**Task to carry out**
Below are several records. Retype exactly those lines running from the one with "3-bit != test" through the one with "1-bit logical OR", end lines included, and no others.

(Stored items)
──────
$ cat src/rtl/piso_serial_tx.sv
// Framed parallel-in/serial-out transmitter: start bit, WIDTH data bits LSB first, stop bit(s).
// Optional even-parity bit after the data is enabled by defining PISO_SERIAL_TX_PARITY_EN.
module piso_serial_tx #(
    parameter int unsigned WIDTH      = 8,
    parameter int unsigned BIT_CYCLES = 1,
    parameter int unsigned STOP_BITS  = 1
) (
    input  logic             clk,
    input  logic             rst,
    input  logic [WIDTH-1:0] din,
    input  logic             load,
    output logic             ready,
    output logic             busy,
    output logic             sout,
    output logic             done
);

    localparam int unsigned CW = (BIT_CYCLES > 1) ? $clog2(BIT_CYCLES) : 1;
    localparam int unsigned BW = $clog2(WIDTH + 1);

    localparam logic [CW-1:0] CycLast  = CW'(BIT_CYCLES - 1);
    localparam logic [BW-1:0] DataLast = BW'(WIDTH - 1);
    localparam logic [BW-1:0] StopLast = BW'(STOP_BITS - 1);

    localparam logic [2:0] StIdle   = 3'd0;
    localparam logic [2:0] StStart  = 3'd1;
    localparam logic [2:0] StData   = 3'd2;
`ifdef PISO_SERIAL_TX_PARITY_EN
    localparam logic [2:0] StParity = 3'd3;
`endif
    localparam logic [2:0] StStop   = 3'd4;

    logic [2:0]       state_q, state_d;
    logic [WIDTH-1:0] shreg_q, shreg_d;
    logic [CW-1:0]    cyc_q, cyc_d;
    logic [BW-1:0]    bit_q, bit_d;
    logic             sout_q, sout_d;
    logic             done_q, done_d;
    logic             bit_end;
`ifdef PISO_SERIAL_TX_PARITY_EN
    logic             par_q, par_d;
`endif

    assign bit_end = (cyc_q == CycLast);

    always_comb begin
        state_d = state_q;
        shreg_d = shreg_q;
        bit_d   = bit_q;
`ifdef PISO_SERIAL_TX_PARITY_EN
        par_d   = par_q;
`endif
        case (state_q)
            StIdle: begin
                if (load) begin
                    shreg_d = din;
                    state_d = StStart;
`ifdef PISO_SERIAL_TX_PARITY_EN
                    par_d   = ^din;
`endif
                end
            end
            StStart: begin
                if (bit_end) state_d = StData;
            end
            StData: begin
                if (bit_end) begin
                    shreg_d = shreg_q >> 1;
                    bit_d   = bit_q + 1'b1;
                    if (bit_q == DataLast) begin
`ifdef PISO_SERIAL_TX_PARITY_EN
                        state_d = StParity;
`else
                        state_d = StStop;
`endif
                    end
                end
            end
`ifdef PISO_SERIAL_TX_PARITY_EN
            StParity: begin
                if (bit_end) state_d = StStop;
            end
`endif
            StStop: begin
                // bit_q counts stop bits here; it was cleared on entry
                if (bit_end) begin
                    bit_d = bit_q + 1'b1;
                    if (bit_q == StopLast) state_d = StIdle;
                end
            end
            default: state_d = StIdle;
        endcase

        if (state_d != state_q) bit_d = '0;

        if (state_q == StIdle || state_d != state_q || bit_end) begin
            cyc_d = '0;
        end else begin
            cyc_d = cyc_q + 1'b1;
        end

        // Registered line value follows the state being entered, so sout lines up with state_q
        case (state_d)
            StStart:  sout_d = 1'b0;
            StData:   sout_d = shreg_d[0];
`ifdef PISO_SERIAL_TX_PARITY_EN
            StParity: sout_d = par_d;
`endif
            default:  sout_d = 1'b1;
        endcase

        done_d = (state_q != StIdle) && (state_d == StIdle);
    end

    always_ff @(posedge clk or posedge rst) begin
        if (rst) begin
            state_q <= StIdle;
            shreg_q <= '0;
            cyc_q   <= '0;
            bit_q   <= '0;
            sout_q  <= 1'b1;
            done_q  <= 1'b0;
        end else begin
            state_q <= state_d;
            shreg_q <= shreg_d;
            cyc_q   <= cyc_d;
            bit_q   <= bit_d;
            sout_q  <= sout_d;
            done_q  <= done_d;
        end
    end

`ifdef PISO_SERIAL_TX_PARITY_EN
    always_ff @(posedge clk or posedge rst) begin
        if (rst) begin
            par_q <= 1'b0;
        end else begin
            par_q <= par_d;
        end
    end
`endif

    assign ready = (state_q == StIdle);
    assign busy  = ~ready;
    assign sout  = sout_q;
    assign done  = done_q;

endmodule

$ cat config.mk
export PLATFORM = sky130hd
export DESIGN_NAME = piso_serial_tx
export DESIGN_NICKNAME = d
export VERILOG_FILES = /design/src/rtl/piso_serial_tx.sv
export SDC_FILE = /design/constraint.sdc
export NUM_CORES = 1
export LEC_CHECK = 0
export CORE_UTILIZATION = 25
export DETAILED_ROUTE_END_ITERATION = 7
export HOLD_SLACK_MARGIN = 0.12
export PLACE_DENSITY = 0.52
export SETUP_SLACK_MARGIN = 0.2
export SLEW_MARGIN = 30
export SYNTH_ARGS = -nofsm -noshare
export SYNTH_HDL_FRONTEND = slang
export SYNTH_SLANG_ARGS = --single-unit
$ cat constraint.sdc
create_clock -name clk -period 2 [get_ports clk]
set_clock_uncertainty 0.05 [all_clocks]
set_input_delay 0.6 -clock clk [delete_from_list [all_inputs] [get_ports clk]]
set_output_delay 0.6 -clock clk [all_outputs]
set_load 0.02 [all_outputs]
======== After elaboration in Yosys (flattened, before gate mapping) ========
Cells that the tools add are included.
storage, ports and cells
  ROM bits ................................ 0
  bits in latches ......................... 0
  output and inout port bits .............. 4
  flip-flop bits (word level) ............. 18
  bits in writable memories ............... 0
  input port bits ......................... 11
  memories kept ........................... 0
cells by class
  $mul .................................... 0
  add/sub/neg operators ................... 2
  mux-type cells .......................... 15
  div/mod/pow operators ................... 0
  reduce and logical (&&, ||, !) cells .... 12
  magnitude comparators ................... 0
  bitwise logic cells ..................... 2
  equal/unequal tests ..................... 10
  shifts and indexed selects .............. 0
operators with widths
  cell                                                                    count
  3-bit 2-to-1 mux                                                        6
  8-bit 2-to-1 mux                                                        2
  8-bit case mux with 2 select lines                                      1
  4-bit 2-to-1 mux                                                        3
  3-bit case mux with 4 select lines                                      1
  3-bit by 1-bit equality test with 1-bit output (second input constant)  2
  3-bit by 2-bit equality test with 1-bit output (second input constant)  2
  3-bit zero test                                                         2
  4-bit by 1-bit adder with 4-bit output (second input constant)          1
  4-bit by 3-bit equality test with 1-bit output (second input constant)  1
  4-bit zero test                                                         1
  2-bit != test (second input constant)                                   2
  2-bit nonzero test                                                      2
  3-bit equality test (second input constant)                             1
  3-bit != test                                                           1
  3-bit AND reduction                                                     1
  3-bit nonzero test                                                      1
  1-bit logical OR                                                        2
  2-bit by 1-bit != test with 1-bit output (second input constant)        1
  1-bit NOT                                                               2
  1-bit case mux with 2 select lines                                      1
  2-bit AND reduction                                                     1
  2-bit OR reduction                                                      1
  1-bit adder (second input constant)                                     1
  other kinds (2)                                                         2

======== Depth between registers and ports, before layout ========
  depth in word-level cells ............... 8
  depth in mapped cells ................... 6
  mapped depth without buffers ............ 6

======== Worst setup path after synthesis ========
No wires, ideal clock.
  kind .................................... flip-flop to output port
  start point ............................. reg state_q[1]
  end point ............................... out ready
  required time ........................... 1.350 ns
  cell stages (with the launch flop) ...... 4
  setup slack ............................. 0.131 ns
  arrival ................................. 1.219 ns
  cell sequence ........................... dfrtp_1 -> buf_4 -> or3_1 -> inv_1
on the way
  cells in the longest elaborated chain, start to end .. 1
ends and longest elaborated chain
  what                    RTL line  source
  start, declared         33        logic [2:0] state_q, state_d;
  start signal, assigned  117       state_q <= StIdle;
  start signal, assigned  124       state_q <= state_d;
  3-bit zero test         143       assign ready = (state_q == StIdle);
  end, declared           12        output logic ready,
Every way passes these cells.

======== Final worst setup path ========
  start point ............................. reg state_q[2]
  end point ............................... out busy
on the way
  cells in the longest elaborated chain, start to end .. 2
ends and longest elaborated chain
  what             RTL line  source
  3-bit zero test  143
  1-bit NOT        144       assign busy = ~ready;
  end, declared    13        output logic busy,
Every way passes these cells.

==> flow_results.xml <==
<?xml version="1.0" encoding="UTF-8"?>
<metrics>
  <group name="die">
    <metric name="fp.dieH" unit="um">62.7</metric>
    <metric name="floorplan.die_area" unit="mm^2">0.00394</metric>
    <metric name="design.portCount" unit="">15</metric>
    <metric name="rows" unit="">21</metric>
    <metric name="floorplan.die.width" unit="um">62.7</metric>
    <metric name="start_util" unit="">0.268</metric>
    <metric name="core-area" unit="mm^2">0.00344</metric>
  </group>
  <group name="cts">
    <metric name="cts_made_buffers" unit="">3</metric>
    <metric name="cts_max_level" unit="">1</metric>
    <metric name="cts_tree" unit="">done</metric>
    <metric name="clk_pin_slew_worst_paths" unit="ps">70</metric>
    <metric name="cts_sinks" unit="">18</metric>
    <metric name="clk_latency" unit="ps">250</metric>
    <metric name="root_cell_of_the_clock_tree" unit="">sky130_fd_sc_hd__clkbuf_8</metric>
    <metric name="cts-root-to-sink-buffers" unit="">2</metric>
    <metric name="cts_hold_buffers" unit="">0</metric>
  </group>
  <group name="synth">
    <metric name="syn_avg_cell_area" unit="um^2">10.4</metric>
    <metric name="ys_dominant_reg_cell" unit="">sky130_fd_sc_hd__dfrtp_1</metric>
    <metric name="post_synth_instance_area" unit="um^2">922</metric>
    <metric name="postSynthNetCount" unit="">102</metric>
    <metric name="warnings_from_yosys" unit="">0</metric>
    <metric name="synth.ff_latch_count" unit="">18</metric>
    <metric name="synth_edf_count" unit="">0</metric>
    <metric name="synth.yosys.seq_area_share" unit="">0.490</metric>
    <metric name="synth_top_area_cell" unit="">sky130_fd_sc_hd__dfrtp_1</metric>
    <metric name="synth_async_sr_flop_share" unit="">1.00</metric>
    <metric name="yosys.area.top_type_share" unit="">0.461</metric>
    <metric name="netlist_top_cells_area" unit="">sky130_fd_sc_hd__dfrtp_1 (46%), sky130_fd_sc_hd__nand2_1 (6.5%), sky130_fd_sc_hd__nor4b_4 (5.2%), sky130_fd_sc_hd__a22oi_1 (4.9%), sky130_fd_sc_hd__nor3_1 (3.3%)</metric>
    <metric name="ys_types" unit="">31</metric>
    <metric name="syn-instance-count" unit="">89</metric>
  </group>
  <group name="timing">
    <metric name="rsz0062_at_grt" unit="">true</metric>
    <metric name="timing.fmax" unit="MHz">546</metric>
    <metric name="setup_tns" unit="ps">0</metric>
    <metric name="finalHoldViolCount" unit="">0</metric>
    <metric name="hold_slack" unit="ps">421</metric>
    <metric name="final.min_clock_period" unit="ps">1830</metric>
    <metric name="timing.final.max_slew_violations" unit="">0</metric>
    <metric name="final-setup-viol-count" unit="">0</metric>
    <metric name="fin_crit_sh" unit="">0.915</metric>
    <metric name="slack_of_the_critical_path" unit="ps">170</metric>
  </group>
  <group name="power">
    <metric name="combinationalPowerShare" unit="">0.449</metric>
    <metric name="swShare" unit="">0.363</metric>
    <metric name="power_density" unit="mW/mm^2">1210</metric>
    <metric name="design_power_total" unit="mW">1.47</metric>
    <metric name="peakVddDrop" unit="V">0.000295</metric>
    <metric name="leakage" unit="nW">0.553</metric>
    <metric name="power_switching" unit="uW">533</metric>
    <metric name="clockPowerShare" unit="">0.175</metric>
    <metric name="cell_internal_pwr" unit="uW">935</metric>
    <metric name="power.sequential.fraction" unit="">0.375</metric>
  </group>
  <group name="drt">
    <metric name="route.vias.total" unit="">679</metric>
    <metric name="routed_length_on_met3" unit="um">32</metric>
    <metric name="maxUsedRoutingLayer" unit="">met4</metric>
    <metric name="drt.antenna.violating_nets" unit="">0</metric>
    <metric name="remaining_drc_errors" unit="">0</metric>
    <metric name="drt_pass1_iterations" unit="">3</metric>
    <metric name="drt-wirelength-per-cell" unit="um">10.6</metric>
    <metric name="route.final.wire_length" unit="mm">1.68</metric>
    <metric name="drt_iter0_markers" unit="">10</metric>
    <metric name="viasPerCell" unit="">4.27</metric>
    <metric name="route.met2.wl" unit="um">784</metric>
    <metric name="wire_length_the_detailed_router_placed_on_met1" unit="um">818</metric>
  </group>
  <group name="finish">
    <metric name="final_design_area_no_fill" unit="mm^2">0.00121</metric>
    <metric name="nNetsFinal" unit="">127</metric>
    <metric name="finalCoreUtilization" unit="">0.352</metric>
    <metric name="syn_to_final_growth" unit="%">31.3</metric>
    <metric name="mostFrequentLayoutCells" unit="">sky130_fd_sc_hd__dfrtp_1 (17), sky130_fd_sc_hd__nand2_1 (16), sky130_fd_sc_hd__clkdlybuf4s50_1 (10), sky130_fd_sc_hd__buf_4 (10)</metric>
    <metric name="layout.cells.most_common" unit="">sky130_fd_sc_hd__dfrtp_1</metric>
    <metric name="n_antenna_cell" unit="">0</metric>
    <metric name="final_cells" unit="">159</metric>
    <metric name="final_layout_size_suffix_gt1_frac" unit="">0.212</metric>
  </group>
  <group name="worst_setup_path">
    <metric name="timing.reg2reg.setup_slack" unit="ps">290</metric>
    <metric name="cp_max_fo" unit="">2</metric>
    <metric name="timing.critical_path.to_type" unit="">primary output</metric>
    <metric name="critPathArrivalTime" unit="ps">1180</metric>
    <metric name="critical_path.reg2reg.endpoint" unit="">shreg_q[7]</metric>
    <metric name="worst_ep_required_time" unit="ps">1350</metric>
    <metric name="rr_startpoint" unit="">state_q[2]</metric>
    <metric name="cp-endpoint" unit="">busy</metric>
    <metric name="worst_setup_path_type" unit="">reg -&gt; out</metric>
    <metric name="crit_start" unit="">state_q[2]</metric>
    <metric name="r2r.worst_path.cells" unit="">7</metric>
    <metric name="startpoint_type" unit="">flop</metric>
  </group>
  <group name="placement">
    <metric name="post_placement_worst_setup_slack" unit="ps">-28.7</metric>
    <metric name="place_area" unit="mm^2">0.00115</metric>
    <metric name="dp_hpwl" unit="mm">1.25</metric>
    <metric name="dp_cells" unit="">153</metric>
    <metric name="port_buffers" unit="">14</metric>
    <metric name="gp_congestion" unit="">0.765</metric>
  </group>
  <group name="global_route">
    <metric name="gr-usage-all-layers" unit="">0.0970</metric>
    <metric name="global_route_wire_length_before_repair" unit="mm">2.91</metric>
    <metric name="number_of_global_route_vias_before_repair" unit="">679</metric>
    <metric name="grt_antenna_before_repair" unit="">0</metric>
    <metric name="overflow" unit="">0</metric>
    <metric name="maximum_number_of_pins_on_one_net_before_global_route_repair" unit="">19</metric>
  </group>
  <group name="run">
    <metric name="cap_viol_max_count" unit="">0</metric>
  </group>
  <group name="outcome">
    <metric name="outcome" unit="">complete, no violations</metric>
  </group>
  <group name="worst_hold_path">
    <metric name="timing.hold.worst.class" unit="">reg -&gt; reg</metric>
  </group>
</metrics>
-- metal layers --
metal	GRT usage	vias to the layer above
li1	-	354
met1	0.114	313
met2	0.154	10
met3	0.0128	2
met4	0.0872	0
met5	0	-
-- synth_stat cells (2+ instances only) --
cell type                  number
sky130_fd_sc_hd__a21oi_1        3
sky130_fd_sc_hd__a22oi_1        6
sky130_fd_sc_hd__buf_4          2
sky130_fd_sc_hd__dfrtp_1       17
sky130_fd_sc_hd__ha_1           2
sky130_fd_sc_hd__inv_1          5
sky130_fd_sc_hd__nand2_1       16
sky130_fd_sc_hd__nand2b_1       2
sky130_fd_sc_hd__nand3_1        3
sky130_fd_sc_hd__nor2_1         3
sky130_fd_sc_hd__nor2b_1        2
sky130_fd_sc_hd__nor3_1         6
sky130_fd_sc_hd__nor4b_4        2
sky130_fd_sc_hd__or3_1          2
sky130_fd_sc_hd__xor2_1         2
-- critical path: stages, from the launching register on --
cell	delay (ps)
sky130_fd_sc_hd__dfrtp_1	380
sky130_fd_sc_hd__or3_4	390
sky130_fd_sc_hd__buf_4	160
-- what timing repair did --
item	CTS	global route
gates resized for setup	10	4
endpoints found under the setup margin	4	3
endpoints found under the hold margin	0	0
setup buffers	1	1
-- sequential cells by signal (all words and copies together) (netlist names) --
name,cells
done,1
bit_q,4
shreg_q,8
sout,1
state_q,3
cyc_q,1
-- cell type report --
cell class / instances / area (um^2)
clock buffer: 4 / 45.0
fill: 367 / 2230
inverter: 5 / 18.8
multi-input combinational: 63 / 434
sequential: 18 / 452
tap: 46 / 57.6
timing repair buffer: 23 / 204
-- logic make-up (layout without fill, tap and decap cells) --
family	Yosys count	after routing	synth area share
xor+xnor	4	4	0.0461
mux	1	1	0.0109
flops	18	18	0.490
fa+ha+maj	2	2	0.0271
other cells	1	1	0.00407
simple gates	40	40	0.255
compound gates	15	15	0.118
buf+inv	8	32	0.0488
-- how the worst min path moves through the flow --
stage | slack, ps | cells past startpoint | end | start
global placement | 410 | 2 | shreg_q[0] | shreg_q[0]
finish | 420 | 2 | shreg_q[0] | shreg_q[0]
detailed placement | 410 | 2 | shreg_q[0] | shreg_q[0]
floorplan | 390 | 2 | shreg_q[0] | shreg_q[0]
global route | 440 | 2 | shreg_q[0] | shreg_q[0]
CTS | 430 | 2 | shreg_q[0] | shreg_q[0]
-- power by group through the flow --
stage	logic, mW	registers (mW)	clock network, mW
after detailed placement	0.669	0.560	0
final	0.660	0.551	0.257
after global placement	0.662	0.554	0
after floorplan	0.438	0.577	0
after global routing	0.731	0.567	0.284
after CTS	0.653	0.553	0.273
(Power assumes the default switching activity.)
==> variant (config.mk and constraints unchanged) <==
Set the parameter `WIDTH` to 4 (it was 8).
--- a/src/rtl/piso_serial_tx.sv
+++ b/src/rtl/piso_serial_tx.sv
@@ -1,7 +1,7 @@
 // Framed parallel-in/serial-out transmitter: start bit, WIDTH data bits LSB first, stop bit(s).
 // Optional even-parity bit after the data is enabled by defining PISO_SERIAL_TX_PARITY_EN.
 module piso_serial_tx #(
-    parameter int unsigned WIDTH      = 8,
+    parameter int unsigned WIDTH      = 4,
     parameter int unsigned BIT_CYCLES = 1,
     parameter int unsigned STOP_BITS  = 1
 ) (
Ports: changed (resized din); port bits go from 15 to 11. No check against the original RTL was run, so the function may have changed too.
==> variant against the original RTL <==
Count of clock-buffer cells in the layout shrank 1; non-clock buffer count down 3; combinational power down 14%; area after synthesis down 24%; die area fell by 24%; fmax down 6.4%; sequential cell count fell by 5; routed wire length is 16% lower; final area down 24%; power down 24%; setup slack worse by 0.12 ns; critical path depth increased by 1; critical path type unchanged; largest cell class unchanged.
──────
**Problem solution**
  3-bit != test                                                           1
  3-bit AND reduction                                                     1
  3-bit nonzero test                                                      1
  1-bit logical OR                                                        2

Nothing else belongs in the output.